## config.mk

```make
export PLATFORM = sky130hd
export DESIGN_NAME = gcsc_mac
export DESIGN_NICKNAME = d
export VERILOG_FILES = /design/src/rtl/gcsc_pkg.sv /design/src/rtl/gcsc_mac.sv
export SDC_FILE = /design/constraint.sdc
export NUM_CORES = 2
export LEC_CHECK = 0
export BUFFER_PORTS_ARGS = -buffer_cell sky130_fd_sc_hd__buf_2
export CAP_MARGIN = 15
export CORE_MARGIN = 4
export CORE_UTILIZATION = 66
export DETAILED_ROUTE_END_ITERATION = 8
export PLACE_DENSITY = 0.9
export SLEW_MARGIN = 25
export SYNTH_ARGS = -nofsm -noshare
export SYNTH_HDL_FRONTEND = slang
export SYNTH_SLANG_ARGS = --single-unit
```

## constraint.sdc

```tcl
create_clock -name i_clk -period 21.7 [get_ports i_clk]
set_input_delay 6.51 -clock i_clk [delete_from_list [all_inputs] [get_ports i_clk]]
set_output_delay 6.51 -clock i_clk [all_outputs]
set_load 0.03 [all_outputs]
```

## src/rtl/gcsc_pkg.sv

```systemverilog
// gcsc_pkg: shared constants, stream field layout, sequencer states and
// datapath control struct for the gated causal short convolution block.
// No dependencies.
`timescale 1ns / 1ps

package gcsc_pkg;

    // fixed field widths of the stream items
    localparam int DATA_W    = 16;
    localparam int FRAC_BITS = 12;
    localparam int CH_W      = 10;
    localparam int TAP_W     = 2;

    // parameter defaults
    localparam int CHANNELS_DEF = 1024;
    localparam int TAPS_DEF     = 3;

    // command codes carried in tuser
    localparam logic CMD_SAMPLE = 1'b0;
    localparam logic CMD_LOAD   = 1'b1;

    // input tdata layout, lowest bit first
    localparam int IN_CH_LSB    = 0;
    localparam int IN_FIRST_LSB = IN_CH_LSB + CH_W;
    localparam int IN_TAP_LSB   = IN_FIRST_LSB + 1;
    localparam int IN_B_LSB     = IN_TAP_LSB + TAP_W;
    localparam int IN_C_LSB     = IN_B_LSB + DATA_W;
    localparam int IN_X_LSB     = IN_C_LSB + DATA_W;
    localparam int IN_W_LSB     = IN_X_LSB + DATA_W;
    localparam int IN_USED_W    = IN_W_LSB + DATA_W;
    localparam int IN_TDATA_W   = ((IN_USED_W + 7) / 8) * 8;

    // output tdata layout
    localparam int OUT_CH_LSB   = 0;
    localparam int OUT_Y_LSB    = OUT_CH_LSB + CH_W;
    localparam int OUT_USED_W   = OUT_Y_LSB + DATA_W;
    localparam int OUT_TDATA_W  = ((OUT_USED_W + 7) / 8) * 8;

    typedef enum logic [2:0] {
        S_CLEAR,
        S_IDLE,
        S_PROD,
        S_WIN,
        S_MAC,
        S_DRAIN,
        S_GATE,
        S_OUT
    } t_state;

    typedef struct packed {
        logic ld_prod;
        logic ld_win;
        logic mac_step;
        logic mac_drain;
        logic ld_gate;
    } t_mac_ctl;

endpackage

```

## src/rtl/gcsc_mac.sv

```systemverilog
// gcsc_mac: gated product, tap window, shared multiply-accumulate over the taps,
// output gate with rounding and saturation. Uses gcsc_pkg.
`timescale 1ns / 1ps

module gcsc_mac #(
    parameter int TAPS = gcsc_pkg::TAPS_DEF
) (
    input  logic                                  i_clk,
    input  logic                                  i_rst_n,
    input  gcsc_pkg::t_mac_ctl                    i_ctl,
    input  logic                                  i_first,
    input  logic signed [gcsc_pkg::DATA_W-1:0]    i_b,
    input  logic signed [gcsc_pkg::DATA_W-1:0]    i_c,
    input  logic signed [gcsc_pkg::DATA_W-1:0]    i_x,
    input  logic [(TAPS-1)*gcsc_pkg::DATA_W-1:0]  i_hist_row,
    input  logic [TAPS*gcsc_pkg::DATA_W-1:0]      i_w_row,
    output logic [(TAPS-1)*gcsc_pkg::DATA_W-1:0]  o_hist_row,
    output logic                                  o_mac_last,
    output logic signed [gcsc_pkg::DATA_W-1:0]    o_y
);

    localparam int DW    = gcsc_pkg::DATA_W;
    localparam int FB    = gcsc_pkg::FRAC_BITS;
    localparam int PW    = 2 * DW;
    localparam int IDX_W = $clog2(TAPS);
    localparam int ACC_W = PW + $clog2(TAPS);
    localparam int G_W   = ACC_W + DW;
    localparam int PS_W  = PW + 1 - FB;
    localparam int YS_W  = G_W + 1 - 2 * FB;

    logic signed [PW-1:0]    r_bx;
    logic signed [PW:0]      p_sum;
    logic [PS_W-1:0]         p_sh;
    logic [PS_W-DW:0]        p_hi;
    logic signed [DW-1:0]    p_sat;

    logic signed [DW-1:0]    win [TAPS];
    logic signed [DW-1:0]    w_lane [TAPS];
    logic signed [DW-1:0]    r_win [TAPS];
    logic [IDX_W-1:0]        r_idx;
    logic signed [PW-1:0]    r_mp;
    logic                    r_mv;
    logic signed [ACC_W-1:0] r_acc;
    logic signed [G_W-1:0]   r_g;
    logic signed [G_W:0]     g_sum;
    logic [YS_W-1:0]         y_sh;
    logic [YS_W-DW:0]        y_hi;

    // gated product, round half up then saturate
    assign p_sum = {r_bx[PW-1], r_bx} + (PW + 1)'(1 << (FB - 1));
    assign p_sh  = p_sum[PW:FB];
    assign p_hi  = p_sh[PS_W-1:DW-1];
    assign p_sat = ((&p_hi) || !(|p_hi)) ? p_sh[DW-1:0]
                 : {p_sh[PS_W-1], {(DW-1){~p_sh[PS_W-1]}}};

    // window: stored history (or zeros on a first step), newest product last
    genvar gi;
    generate
        for (gi = 0; gi < TAPS - 1; gi++) begin : g_win
            assign win[gi] = i_first ? '0 : i_hist_row[gi*DW +: DW];
        end
        for (gi = 0; gi < TAPS; gi++) begin : g_wl
            assign w_lane[gi] = i_w_row[gi*DW +: DW];
        end
        for (gi = 0; gi < TAPS - 1; gi++) begin : g_hn
            assign o_hist_row[gi*DW +: DW] = win[gi+1];
        end
    endgenerate
    assign win[TAPS-1] = p_sat;

    always_ff @(posedge i_clk) begin
        if (i_ctl.ld_prod) begin
            r_bx <= i_b * i_x;
        end
        if (i_ctl.ld_win) begin
            r_win <= win;
        end
        if (i_ctl.mac_step) begin
            r_mp <= r_win[r_idx] * w_lane[r_idx];
        end
        if (i_ctl.ld_win) begin
            r_acc <= '0;
        end else if ((i_ctl.mac_step || i_ctl.mac_drain) && r_mv) begin
            r_acc <= r_acc + ACC_W'(r_mp);
        end
        if (i_ctl.ld_gate) begin
            r_g <= r_acc * i_c;
        end
    end

    always_ff @(posedge i_clk) begin
        if (!i_rst_n) begin
            r_idx <= '0;
            r_mv  <= 1'b0;
        end else begin
            if (i_ctl.ld_win) begin
                r_idx <= '0;
                r_mv  <= 1'b0;
            end else if (i_ctl.mac_step) begin
                r_idx <= r_idx + IDX_W'(1);
                r_mv  <= 1'b1;
            end else if (i_ctl.mac_drain) begin
                r_mv  <= 1'b0;
            end
        end
    end

    assign o_mac_last = (r_idx == IDX_W'(TAPS - 1));

    // output gate, round half up then saturate
    assign g_sum = {r_g[G_W-1], r_g} + (G_W + 1)'(1 << (2 * FB - 1));
    assign y_sh  = g_sum[G_W:2*FB];
    assign y_hi  = y_sh[YS_W-1:DW-1];
    assign o_y   = ((&y_hi) || !(|y_hi)) ? y_sh[DW-1:0]
                 : {y_sh[YS_W-1], {(DW-1){~y_sh[YS_W-1]}}};

    a_win_restarts_idx: assert property (@(posedge i_clk) disable iff (!i_rst_n)
        i_ctl.ld_win |=> (r_idx == '0) && !r_mv)
        else $error("tap index not restarted after window load");

    a_step_in_range: assert property (@(posedge i_clk) disable iff (!i_rst_n)
        i_ctl.mac_step |-> (r_idx <= IDX_W'(TAPS - 1)))
        else $error("tap index past last tap");

endmodule

```

==> run summary <==
status: finished, final reports clean
drt drc: 0
input/output buffers: 184
Worst Setup End Kind: output pin
Hold Violations, Final: 0
CTS tree: yes
Worst EP required: 15.19 ns
worst slew pin tran: 1.14 ns
Pins Over Slew Limit: 0
FP Rows: 96
post-route ant nets: 0
Post-Syn Nets: 6,501
via/cell ratio: 5.79
cells after synthesis: 5,016
proportion of layout cells with a drive suffix above 1: 5.32%
Critical Path Start Type: input port
CP most frequent cell: buf_2
WHS: 0.548 ns
worst hold path depth: 2
synthesized cell area: 0.0458 mm²
Worst path slowest cell: buf_2
CTS clk-pin slew, worst paths: 0.07 ns
DP Cell Count: 5,973
period utilization: 63.7%
top cells by count, synth: 1,210 x inv_1, 1,037 x fa_1, 683 x nand2_1, 312 x ha_1, 310 x and2_1
Critical Path AT: 7.30 ns
Period minus WS final: 13.81 ns
Post-CTS Resized: 0
DIE HEIGHT: 271 µm
clk root buf: clkbuf_16
area of the multi-input gates: 0.0360 mm²
hold_buf cts: 0
Post-synth EDFFs: 128
First-pass DRT Iterations: 6
worst hold path type: flop to flop
area delta synth->final: 4.85%
library cells used by synthesis: 70
Layout Skew: 0.0269 ns
Setup TNS Final: 0 ns
Finish-stage setup viols: 0
Reg2Reg Depth: 27
unrepaired setup endpoints after global routing: no
fill count: 4,843
I/O Pins: 185
ys flop type: edfxtp_1
asr flop ratio synth: 0%
post-synthesis sequential element count: 165
DP HPWL: 89,600 µm
Initial Utilization: 66.6%
vias: 34,800
count leader, synth: inv_1
H-tree Lvls: 4
GRT Residual Overflow: 0
DR iter-0 viols: 3,209
critical path class: input port to output pin
vias in the first global route: 38,600
Register Area: 0.00459 mm²
Max Freq: 72.4 MHz
CORE AREA: 0.0687 mm²
# clock sinks: 165
die width: 271 µm
Crit path largest cell delay: 0.43 ns
Yosys top cell by area: fa_1
Seq/Total Area, Yosys: 10.0%
Longest Clk Path Bufs: 2
Skew-Pair Late Insertion Delay: 0.49 ns
number of CTS-inserted buffers: 17
Synth area leaders: fa_1 45%, inv_1 9.9%, ha_1 8.5%
Avg Synthesized Cell Area: 9.12 µm²
Non-Filler Instances: 6,010
initial antenna violation count: 3
Synth top area share: 45.4%
worst path cell trace: buf_2 -> nor2b_1 -> buf_2
Routed Wire Length: 113,000 µm
total track usage: 32.1%
worst-path fanout max: 32
Routed wire per std cell: 18.9 µm
setup repair bufs after CTS: 0
max_cap viols: 0
Rel. slew slack: 23.6%
largest net degree at the start of global routing: 83
first-pass GRT wire length: 190,000 µm
routability cong.: 0.996
fin nets: 6,547
yosys warns: 0
die area: 0.0736 mm²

About this task: Print only these lines, exactly: the one containing "Yosys top cell by area: fa_1" and all after it to the end of the entries.

Exercise response:
Yosys top cell by area: fa_1
Seq/Total Area, Yosys: 10.0%
Longest Clk Path Bufs: 2
Skew-Pair Late Insertion Delay: 0.49 ns
number of CTS-inserted buffers: 17
Synth area leaders: fa_1 45%, inv_1 9.9%, ha_1 8.5%
Avg Synthesized Cell Area: 9.12 µm²
Non-Filler Instances: 6,010
initial antenna violation count: 3
Synth top area share: 45.4%
worst path cell trace: buf_2 -> nor2b_1 -> buf_2
Routed Wire Length: 113,000 µm
total track usage: 32.1%
worst-path fanout max: 32
Routed wire per std cell: 18.9 µm
setup repair bufs after CTS: 0
max_cap viols: 0
Rel. slew slack: 23.6%
largest net degree at the start of global routing: 83
first-pass GRT wire length: 190,000 µm
routability cong.: 0.996
fin nets: 6,547
yosys warns: 0
die area: 0.0736 mm²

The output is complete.